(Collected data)
-------------------------

<file path="config.mk">
export PLATFORM = sky130hd
export DESIGN_NAME = dual_channel_eisa_transfer_engine
export DESIGN_NICKNAME = d
export VERILOG_FILES = /design/src/pin_filter.v /design/src/dual_channel_eisa_transfer_engine.v
export VERILOG_INCLUDE_DIRS = /design/src
export SDC_FILE = /design/constraint.sdc
export NUM_CORES = 1
export LEC_CHECK = 0
export ABC_AREA = 1
export BUFFER_PORTS_ARGS = -buffer_cell sky130_fd_sc_hd__buf_2
export CAP_MARGIN = 20
export CORE_MARGIN = 5
export CORE_UTILIZATION = 25
export DETAILED_ROUTE_END_ITERATION = 12
export PLACE_DENSITY = 0.4
export SYNTH_ARGS = -nofsm -noshare
export SYNTH_HDL_FRONTEND = slang
export SYNTH_SLANG_ARGS = --single-unit
</file>
<file path="constraint.sdc">
create_clock -name clk_sys -period 7.5 [get_ports clk_sys]
set_input_delay 1.125 -clock clk_sys [delete_from_list [all_inputs] [get_ports clk_sys]]
set_output_delay 1.125 -clock clk_sys [all_outputs]
set_load 0.01 [all_outputs]
</file>
<file path="src/xfer_engine_map.vh">
/*
 * register index map, field positions and reset values of the two-channel
 * transfer engine. assumes inclusion by bare name from the design files.
 */
`ifndef XFER_ENGINE_MAP_VH
`define XFER_ENGINE_MAP_VH

// direct local ports, chosen by the two local address lines
`define LOC_DATA 2'h0
`define LOC_INDEX 2'h1
`define LOC_STATUS 2'h2

// index register fields
`define IDX_AUTOINC 7
`define IDX_CHAN 5

// offsets inside one channel window
`define OFS_BASE_ADDR0 5'h00
`define OFS_BASE_CNT0 5'h04
`define OFS_STROBE 5'h07
`define OFS_CUR_ADDR0 5'h08
`define OFS_CUR_CNT0 5'h0C
`define OFS_CONFIG 5'h10
`define OFS_STATUS 5'h11

// length-and-control fields
`define CNT_START 23
`define CNT_DIR 22
`define CNT_MSB 21
`define CNT_FULL 23'h400000

// configuration bits
`define CFG_BURST 0
`define CFG_SUSPEND 1
`define CFG_CLEAR 2

// channel status bits
`define STS_ACTIVE 0
`define STS_DONE 1
`define STS_MISMATCH 2
`define STS_WIDE16 3

// reset values
`define RST_BYTE 8'h00
`define RST_ADDR 32'h00000000
`define RST_CNT 24'h000000
`define RST_CUR_CNT 23'h000000
`define RST_BE 4'hF

// synchroniser reset levels: bclk, slburst_n, ex32_n, exrdy, data
`define SYNC_INIT {1'b0, 1'b1, 1'b1, 1'b1, 32'h00000000}

`endif

</file>
<file path="src/pin_filter.v">
/*
 * three-stage input filter with an output flop, one chain per bit.
 * assumes asynchronous inputs; a change is taken once stages two and three agree.
 */
`timescale 1ns/1ps
module pin_filter #(
  parameter W = 1,
  parameter [W-1:0] INIT = {W{1'b0}}
) (
  // clock and reset
  input wire clk_sys,
  input wire reset_n,
  // pins
  input wire [W-1:0] pin_in,
  output wire [W-1:0] pin_out
);
  genvar i;
  generate
    for (i = 0; i < W; i = i + 1) begin : bit_chain
      reg s1_reg;
      reg s2_reg;
      reg s3_reg;
      reg out_reg;
      always @(posedge clk_sys or negedge reset_n) begin
        if (!reset_n) begin
          s1_reg <= INIT[i];
          s2_reg <= INIT[i];
          s3_reg <= INIT[i];
          out_reg <= INIT[i];
        end else begin
          s1_reg <= pin_in[i];
          s2_reg <= s1_reg;
          s3_reg <= s2_reg;
          if (s2_reg == s3_reg) begin
            out_reg <= s3_reg;
          end
        end
      end
      assign pin_out[i] = out_reg;
    end
  endgenerate
endmodule

</file>
<file path="src/dual_channel_eisa_transfer_engine.v">
/*
 * two-channel bus-master transfer engine: indexed local register access,
 * per-channel base/current/control groups and one bus cycle sequencer.
 * assumes bus pins and bclk are asynchronous to clk_sys; pads resolve enables.
 */
// Overview of operation
// - two independent channels, burst or two-clock cycles
// - fall back to non-burst or mismatched cycles
// - base, current and control groups per channel
// - seven base bytes: address and length
// - lengths from one byte to four megabytes
// - count top bit starts, next sets direction
// - current group loaded from base, readable
// - strobe write loads current, raises request if start bit set
// - strobe during transfer defers load until done
// - busy flags in local status bits 0, 1
// - configuration write can terminate running transfer
// - burst selection comes from configuration register
// - no slave burst: keep master burst inactive
// - burst selected: master16 low one bclk from start edge
// - burst downshifts to 16 bits without ex32
// - non-burst without ex32: float start, lanes, data
// - wait for ex32 return before next address
// - ex32 active: 32-bit two-clock cycle
`timescale 1ns/1ps
`include "xfer_engine_map.vh"
module dual_channel_eisa_transfer_engine (
  // clock and reset
  input wire clk_sys,
  input wire reset_n,
  // local processor port
  input wire [1:0] local_addr,
  input wire [7:0] local_wdata,
  input wire local_wr,
  input wire local_rd,
  output reg [7:0] local_rdata,
  // bus inputs
  input wire bclk,
  input wire slburst_n,
  input wire ex32_n,
  input wire exrdy,
  input wire [31:0] multiplexed_data_bus_in,
  // bus outputs
  output reg start_n,
  output reg start_oe,
  output reg msburst_n,
  output reg master16_n,
  output reg [3:0] byte_lane_enables,
  output reg byte_lane_oe,
  output reg [31:0] multiplexed_data_bus_out,
  output reg multiplexed_data_bus_oe,
  output reg [31:2] eisa_addr,
  output reg mem_write,
  // board data side
  input wire [31:0] board_wdata,
  output reg board_take,
  output reg [31:0] board_rdata,
  output reg board_valid
);
  localparam E_IDLE = 3'd0;
  localparam E_ARM = 3'd1;
  localparam E_CMD = 3'd2;
  localparam E_DATA = 3'd3;
  localparam E_BACK = 3'd4;
  localparam E_END = 3'd5;

  wire [35:0] filt;
  pin_filter #(.W(36), .INIT(`SYNC_INIT)) u_filter (
    .clk_sys(clk_sys),
    .reset_n(reset_n),
    .pin_in({bclk, slburst_n, ex32_n, exrdy, multiplexed_data_bus_in}),
    .pin_out(filt)
  );
  wire bclk_f = filt[35];
  wire slburst_f = filt[34];
  wire ex32_f = filt[33];
  wire exrdy_f = filt[32];
  wire [31:0] data_f = filt[31:0];

  reg bclk_last_reg;
  wire bclk_rise = bclk_f & ~bclk_last_reg;

  // register storage
  reg [7:0] index_reg;
  reg [31:0] base_addr_reg [0:1];
  reg [23:0] base_cnt_reg [0:1];
  reg [7:0] cfg_reg [0:1];
  reg [31:0] cur_addr_reg [0:1];
  reg [22:0] cur_cnt_reg [0:1];
  reg [1:0] active_reg;
  reg [1:0] pending_reg;
  reg [1:0] dir_reg;
  reg [1:0] done_reg;
  reg [1:0] mism_reg;
  wire [1:0] req;

  // sequencer state
  reg [2:0] state_reg;
  reg ch_reg;
  reg last_ch_reg;
  reg burst_reg;
  reg wide16_reg;
  reg adv_reg;
  reg [2:0] adv_bytes_reg;

  wire data_wr = local_wr & (local_addr == `LOC_DATA);
  wire data_rd = local_rd & (local_addr == `LOC_DATA);
  wire [4:0] ofs = index_reg[4:0];
  wire [1:0] busy = active_reg | pending_reg;

  always @(posedge clk_sys or negedge reset_n) begin
    if (!reset_n) begin
      index_reg <= `RST_BYTE;
    end else if (local_wr & (local_addr == `LOC_INDEX)) begin
      index_reg <= local_wdata;
    end else if ((data_wr | data_rd) & index_reg[`IDX_AUTOINC]) begin
      index_reg <= {1'b1, index_reg[6:0] + 7'h01};
    end
  end

  genvar g;
  generate
    for (g = 0; g < 2; g = g + 1) begin : chan
      wire sel = (index_reg[6] == 1'b0) & (index_reg[`IDX_CHAN] == g);
      wire wr = data_wr & sel;
      wire strobe_wr = wr & (ofs == `OFS_STROBE);
      wire cfg_wr = wr & (ofs == `OFS_CONFIG);
      wire adv = adv_reg & (ch_reg == g);
      wire [22:0] step = {20'h00000, adv_bytes_reg};
      wire fin = adv & (cur_cnt_reg[g] <= step);
      wire term = cfg_wr & local_wdata[`CFG_CLEAR] & active_reg[g];
      wire load = (strobe_wr & (~active_reg[g] | fin)) | (fin & pending_reg[g]);
      wire [21:0] len = base_cnt_reg[g][`CNT_MSB:0];
      always @(posedge clk_sys or negedge reset_n) begin
        if (!reset_n) begin
          base_addr_reg[g] <= `RST_ADDR;
          base_cnt_reg[g] <= `RST_CNT;
          cfg_reg[g] <= `RST_BYTE;
          cur_addr_reg[g] <= `RST_ADDR;
          cur_cnt_reg[g] <= `RST_CUR_CNT;
          active_reg[g] <= 1'b0;
          pending_reg[g] <= 1'b0;
          dir_reg[g] <= 1'b0;
          done_reg[g] <= 1'b0;
          mism_reg[g] <= 1'b0;
        end else begin
          // base bytes written without a busy check
          if (wr & (ofs[4:2] == 3'b000)) begin
            base_addr_reg[g][ofs[1:0]*8 +: 8] <= local_wdata;
          end
          if (wr & (ofs[4:2] == 3'b001) & (ofs[1:0] != 2'b11)) begin
            base_cnt_reg[g][ofs[1:0]*8 +: 8] <= local_wdata;
          end
          if (cfg_wr) begin
            cfg_reg[g] <= {5'h00, local_wdata[2:0]};
          end
          if (load) begin
            cur_addr_reg[g] <= base_addr_reg[g];
            // zero length encodes the full four megabytes
            cur_cnt_reg[g] <= (len == 22'h000000) ? `CNT_FULL : {1'b0, len};
            dir_reg[g] <= base_cnt_reg[g][`CNT_DIR];
            active_reg[g] <= base_cnt_reg[g][`CNT_START];
            pending_reg[g] <= 1'b0;
            done_reg[g] <= 1'b0;
          end else if (strobe_wr) begin
            pending_reg[g] <= 1'b1;
          end else if (term) begin
            active_reg[g] <= 1'b0;
            cur_cnt_reg[g] <= `RST_CUR_CNT;
          end else if (adv) begin
            cur_addr_reg[g] <= cur_addr_reg[g] + {29'h00000000, adv_bytes_reg};
            cur_cnt_reg[g] <= fin ? `RST_CUR_CNT : cur_cnt_reg[g] - step;
            if (fin) begin
              active_reg[g] <= 1'b0;
              done_reg[g] <= 1'b1;
            end
          end
          if (adv) begin
            // start is floated only on a backed-off cycle
            mism_reg[g] <= ~start_oe;
          end
        end
      end
      assign req[g] = active_reg[g] & ~cfg_reg[g][`CFG_SUSPEND] & ~term;
    end
  endgenerate

  // local read path
  wire ich = index_reg[`IDX_CHAN];
  reg [7:0] idx_data;
  always @* begin
    idx_data = 8'h00;
    if (index_reg[6] == 1'b0) begin
      case (ofs)
        5'h00, 5'h01, 5'h02, 5'h03: idx_data = base_addr_reg[ich][ofs[1:0]*8 +: 8];
        5'h04, 5'h05, 5'h06: idx_data = base_cnt_reg[ich][ofs[1:0]*8 +: 8];
        // current group is read live; software suspends first
        5'h08, 5'h09, 5'h0A, 5'h0B: idx_data = cur_addr_reg[ich][ofs[1:0]*8 +: 8];
        5'h0C: idx_data = cur_cnt_reg[ich][7:0];
        5'h0D: idx_data = cur_cnt_reg[ich][15:8];
        5'h0E: idx_data = {1'b0, cur_cnt_reg[ich][22:16]};
        `OFS_CONFIG: idx_data = cfg_reg[ich];
        `OFS_STATUS: idx_data = {4'h0, wide16_reg & (ch_reg == ich), mism_reg[ich],
                                 done_reg[ich], active_reg[ich]};
        default: idx_data = 8'h00;
      endcase
    end
  end

  always @(posedge clk_sys or negedge reset_n) begin
    if (!reset_n) begin
      local_rdata <= `RST_BYTE;
    end else if (local_rd) begin
      case (local_addr)
        `LOC_DATA: local_rdata <= idx_data;
        `LOC_INDEX: local_rdata <= index_reg;
        `LOC_STATUS: local_rdata <= {6'h00, busy};
        default: local_rdata <= 8'h00;
      endcase
    end
  end

  // bytes of the coming cycle and their lane enables
  wire [22:0] rem = cur_cnt_reg[ch_reg];
  wire [2:0] wmax = wide16_reg ? 3'd2 : 3'd4;
  wire [2:0] nbytes = (rem < {20'h00000, wmax}) ? rem[2:0] : wmax;
  reg [3:0] be_n;
  always @* begin
    case (nbytes)
      3'd1: be_n = 4'hE;
      3'd2: be_n = 4'hC;
      3'd3: be_n = 4'h8;
      3'd4: be_n = 4'h0;
      default: be_n = `RST_BE;
    endcase
  end
  wire pick = (req[~last_ch_reg]) ? ~last_ch_reg : last_ch_reg;

  always @(posedge clk_sys or negedge reset_n) begin
    if (!reset_n) begin
      bclk_last_reg <= 1'b0;
      state_reg <= E_IDLE;
      ch_reg <= 1'b0;
      last_ch_reg <= 1'b1;
      burst_reg <= 1'b0;
      wide16_reg <= 1'b0;
      adv_reg <= 1'b0;
      adv_bytes_reg <= 3'd0;
      start_n <= 1'b1;
      start_oe <= 1'b0;
      msburst_n <= 1'b1;
      master16_n <= 1'b1;
      byte_lane_enables <= `RST_BE;
      byte_lane_oe <= 1'b0;
      multiplexed_data_bus_out <= 32'h00000000;
      multiplexed_data_bus_oe <= 1'b0;
      eisa_addr <= 30'h00000000;
      mem_write <= 1'b0;
      board_take <= 1'b0;
      board_rdata <= 32'h00000000;
      board_valid <= 1'b0;
    end else begin
      bclk_last_reg <= bclk_f;
      adv_reg <= 1'b0;
      board_take <= 1'b0;
      board_valid <= 1'b0;
      case (state_reg)
        E_IDLE: begin
          wide16_reg <= 1'b0;
          if (req != 2'b00) begin
            ch_reg <= pick;
            last_ch_reg <= pick;
            burst_reg <= cfg_reg[pick][`CFG_BURST];
            eisa_addr <= cur_addr_reg[pick][31:2];
            mem_write <= dir_reg[pick];
            start_oe <= 1'b1;
            byte_lane_oe <= 1'b1;
            state_reg <= E_ARM;
          end
        end
        E_ARM: begin
          byte_lane_enables <= be_n;
          multiplexed_data_bus_out <= board_wdata;
          multiplexed_data_bus_oe <= mem_write;
          if (bclk_rise) begin
            start_n <= 1'b0;
            master16_n <= ~burst_reg;
            state_reg <= E_CMD;
          end
        end
        E_CMD: begin
          if (bclk_rise) begin
            start_n <= 1'b1;
            master16_n <= 1'b1;
            if (burst_reg & ~slburst_f) begin
              msburst_n <= 1'b0;
              wide16_reg <= ex32_f;
              state_reg <= E_DATA;
            end else if (~ex32_f) begin
              burst_reg <= 1'b0;
              state_reg <= E_DATA;
            end else begin
              burst_reg <= 1'b0;
              start_oe <= 1'b0;
              byte_lane_oe <= 1'b0;
              multiplexed_data_bus_oe <= 1'b0;
              state_reg <= E_BACK;
            end
          end
        end
        E_DATA: begin
          if (wide16_reg) begin
            byte_lane_enables <= be_n;
          end
          if (bclk_rise & exrdy_f) begin
            adv_reg <= 1'b1;
            adv_bytes_reg <= nbytes;
            board_take <= mem_write;
            board_valid <= ~mem_write;
            board_rdata <= data_f;
            if (burst_reg & (rem > {20'h00000, nbytes}) & req[ch_reg]) begin
              state_reg <= E_END;
            end else begin
              msburst_n <= 1'b1;
              state_reg <= E_END;
            end
          end
        end
        E_BACK: begin
          if (bclk_rise & ~ex32_f) begin
            adv_reg <= 1'b1;
            adv_bytes_reg <= nbytes;
            board_valid <= ~mem_write;
            board_rdata <= data_f;
            board_take <= mem_write;
            state_reg <= E_END;
          end
        end
        E_END: begin
          // wait out the current group update, then release or continue
          if (adv_reg) begin
            state_reg <= E_END;
          end else if (~msburst_n & req[ch_reg]) begin
            eisa_addr <= cur_addr_reg[ch_reg][31:2];
            byte_lane_enables <= be_n;
            multiplexed_data_bus_out <= board_wdata;
            state_reg <= E_DATA;
          end else begin
            msburst_n <= 1'b1;
            start_oe <= 1'b0;
            byte_lane_oe <= 1'b0;
            multiplexed_data_bus_oe <= 1'b0;
            byte_lane_enables <= `RST_BE;
            state_reg <= E_IDLE;
          end
        end
        default: state_reg <= E_IDLE;
      endcase
    end
  end
endmodule

</file>
==> metrics.csv <==
metric;value;unit
dp.cells;5227;
p_int;6.43;mW
worstHoldStart;u_filter.bit_chain[20].s1_reg;
crit_top_cell;nand2_1;
slew_viol_final;0;
wl_per_cell;20.9;um
synth_edf_count;0;
drive_gt1_share;10.7;%
wl;112;mm
final.setup.worst_slack;2.44;ns
grt_pass1_wl;165;mm
regArea;0.0129;sq mm
swShare;39.4;%
ant_nets;0;
yosysTopAreaCell;dfrtp_1;
synth-seq-cells;516;
max_slew.worst_pin.slew;1.07;ns
pwr-share-comb;32.0;%
place.gp.congestion;0.906;
drc;0;
yosysMostFrequentCell;nand2_1;
cp_cell_sequence;buf_4 -> clkinv_1 -> ha_1 -> nor2_1 -> nand2_1 -> nand2_1 -> nand2_1 -> inv_1 -> nand2_1 -> nor3_1 -> nor2_2 -> nand2_1 -> nand2_1 -> nand2_1 -> nand2_1;
num-fill-cells;12100;
irDropWorstVdd;0.160;mV
final_cells;5351;
placed_cell_area;0.0298;sq mm
post-route-period-util;67.5;%
cts_resized;0;
grt_pass1_vias;24100;
start_kind;flip-flop;
async_reset_ff_share;100;%
dp_hpwl;84.8;mm
insertion_delay;0.64;ns
syn_avg_cell_area;7.46;sq um
cts_buffers;66;
synth_cells;3692;
routed_via_density;4.58;
timing.rr.start;index_reg[0];
hold_buffers;0;
reg2reg_depth;15;
fin_crit;5.06;ns
worstHoldPathType;reg2reg;
grt_max_degree;152;
timing.max_cap.violations;0;
synth_common_cells;nand2_1 (1,356), dfrtp_1 (496), nor2_1 (345);
die_y;342;um
clock.fmax;0.198;GHz
synth_area_leaders;dfrtp_1 (45%), nand2_1 (18%), o21ai_0 (4.9%), nor2_1 (4.7%), inv_1 (4.4%);
antenna_found_initial;2;
cts.clk_slew.worst_paths;0.06;ns
maxSlewHeadroom;28.7;%
row_count;121;
power_frac_seq;35.4;%
synth.top_cell.area_share;45.1;%
start_util;25.2;%
final_area;0.0322;sq mm
ys_seq_area_share;47.0;%
r2r-end;local_rdata[1];
r2r_setup_slack;2.44;ns
tns;0;ns
min_to;u_filter.bit_chain[20].s2_reg;
min_path_cells;0;
status;completed;
ios;197;
grt_use_total;18.9;%
post_cts_buffers;0;
finalPower;10.6;mW
cpLargestDelayFamily;simple AND/OR/NAND/NOR gates;
hold_ws;0.341;ns
pre_cts_ws;2.47;ns
pwr-share-clk;32.6;%
multi_input_area;0.0125;sq mm
cts_sinks;516;
cp_max_fo;31;
dieArea;0.117;sq mm
syn_nets;3800;
setup_viol;0;
cts_buffer_depth;3;
synth_warnings;0;
clock_skew;0.0524;ns
yosysUniqueCellTypes;56;
fin_util;29.5;%
cts_max_level;3;
slowest_stage;inv_1;
rsz0062_at_grt;false;
nets;3930;
cp.arrival;5.55;ns
cts_tree;yes;
core-area;0.109;sq mm
io_buffers;196;
grt_remaining_overflow;0;
syn-cell-area;0.0275;sq mm
drt_iter0_markers;2280;
worst_path_largest_cell_delay;0.75;ns
dr.pass1.iters;6;
crit_path_end_kind;flip-flop;
path_buf_inv;3;
power.density;329;mW/mm^2
via_count;24500;
netSwitchingPower;4.18;mW
root_buffer;clkbuf_16;
area_growth;16.9;%
ys.flop_type;dfrtp_1;
p_leak;15.7;nW
die_w;342;um
crit_required;7.99;ns
worstSetupPathType;reg2reg;
hold_viol_final;0;
-- layout by cell type, fill, tap and decap left out, drive strengths merged, types with 27 or more instances in the layout --
| cell type | synthesis | layout |
|---|---|---|
| maj3 | 36 | 36 |
| o21ai | 309 | 309 |
| a21oi | 107 | 107 |
| xor2 | 94 | 94 |
| dfrtp | 496 | 496 |
| o211ai | 42 | 42 |
| inv | 334 | 338 |
| nor2 | 358 | 358 |
| nand2 | 1363 | 1363 |
| nand3 | 173 | 173 |
| buf | 91 | 226 |
| clkbuf | 73 | 94 |
| nand4 | 27 | 27 |
| nor3 | 53 | 53 |
-- worst max-delay path by stage --
stage	endpoint	slack, ns	from	cells after the start
floorplan	msburst_n	4.85	ch_reg	21
global placement	local_rdata[0]	2.56	index_reg[0]	15
detailed placement	local_rdata[0]	2.47	index_reg[0]	15
CTS	local_rdata[1]	2.46	index_reg[0]	15
global route	local_rdata[1]	1.94	index_reg[0]	15
finish	local_rdata[1]	2.44	index_reg[0]	15
-- cell families (layout without fill, tap and decap cells) --
| group | count (synthesis) | after routing | synth area share [%] |
|---|---|---|---|
| multiplexers | 10 | 10 | 0.400 |
| buffers and inverters | 503 | 685 | 7.60 |
| AO/OA/AOI/OAI | 501 | 501 | 9.99 |
| adder cells (fa/ha/maj) | 62 | 62 | 2.60 |
| other | 0 | 1 | 0 |
| AND/OR/NAND/NOR | 1999 | 1999 | 29.2 |
| flip-flops | 516 | 516 | 47.0 |
| XOR/XNOR | 101 | 101 | 3.21 |
-- power groups by stage --
stage          clock, mW  combinational (mW)  sequential, mW
3_5_place_dp           0                3.43            3.79
2_1_floorplan          0                2.12            3.71
6_report            3.46                3.40            3.75
4_1_cts             3.58                3.45            3.75
3_3_place_gp           0                3.45            3.79
5_1_grt             3.69                3.83            3.82
-- cell type report --
cell class	count	share of cell area, %
tap	1476	5.73
timing repair buffer	226	3.86
antenna	1	0.00777
sequential	516	40.2
inverter	339	3.96
multi-input combinational	2673	38.9
clock buffer	94	5.95
clock inverter	26	1.43
-- routing by layer --
layer  wire, um  global-route usage [%]
met3       6850                    3.62
met2      47800                    28.3
met1      54800                    28.2
met5          0                       0
met4       2260                    3.95
Note: power is estimated with default switching activity, not from simulation.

-------------------------

WHAT YOU NEED TO DO » Nothing should appear in the answer except the lines above from the line with "wire [1:0] busy = active_reg | pending_reg;" through the line with "end else if ((data_wr", both included, written out exactly.

RESPONSE AREA »
  wire [1:0] busy = active_reg | pending_reg;

  always @(posedge clk_sys or negedge reset_n) begin
    if (!reset_n) begin
      index_reg <= `RST_BYTE;
    end else if (local_wr & (local_addr == `LOC_INDEX)) begin
      index_reg <= local_wdata;
    end else if ((data_wr | data_rd) & index_reg[`IDX_AUTOINC]) begin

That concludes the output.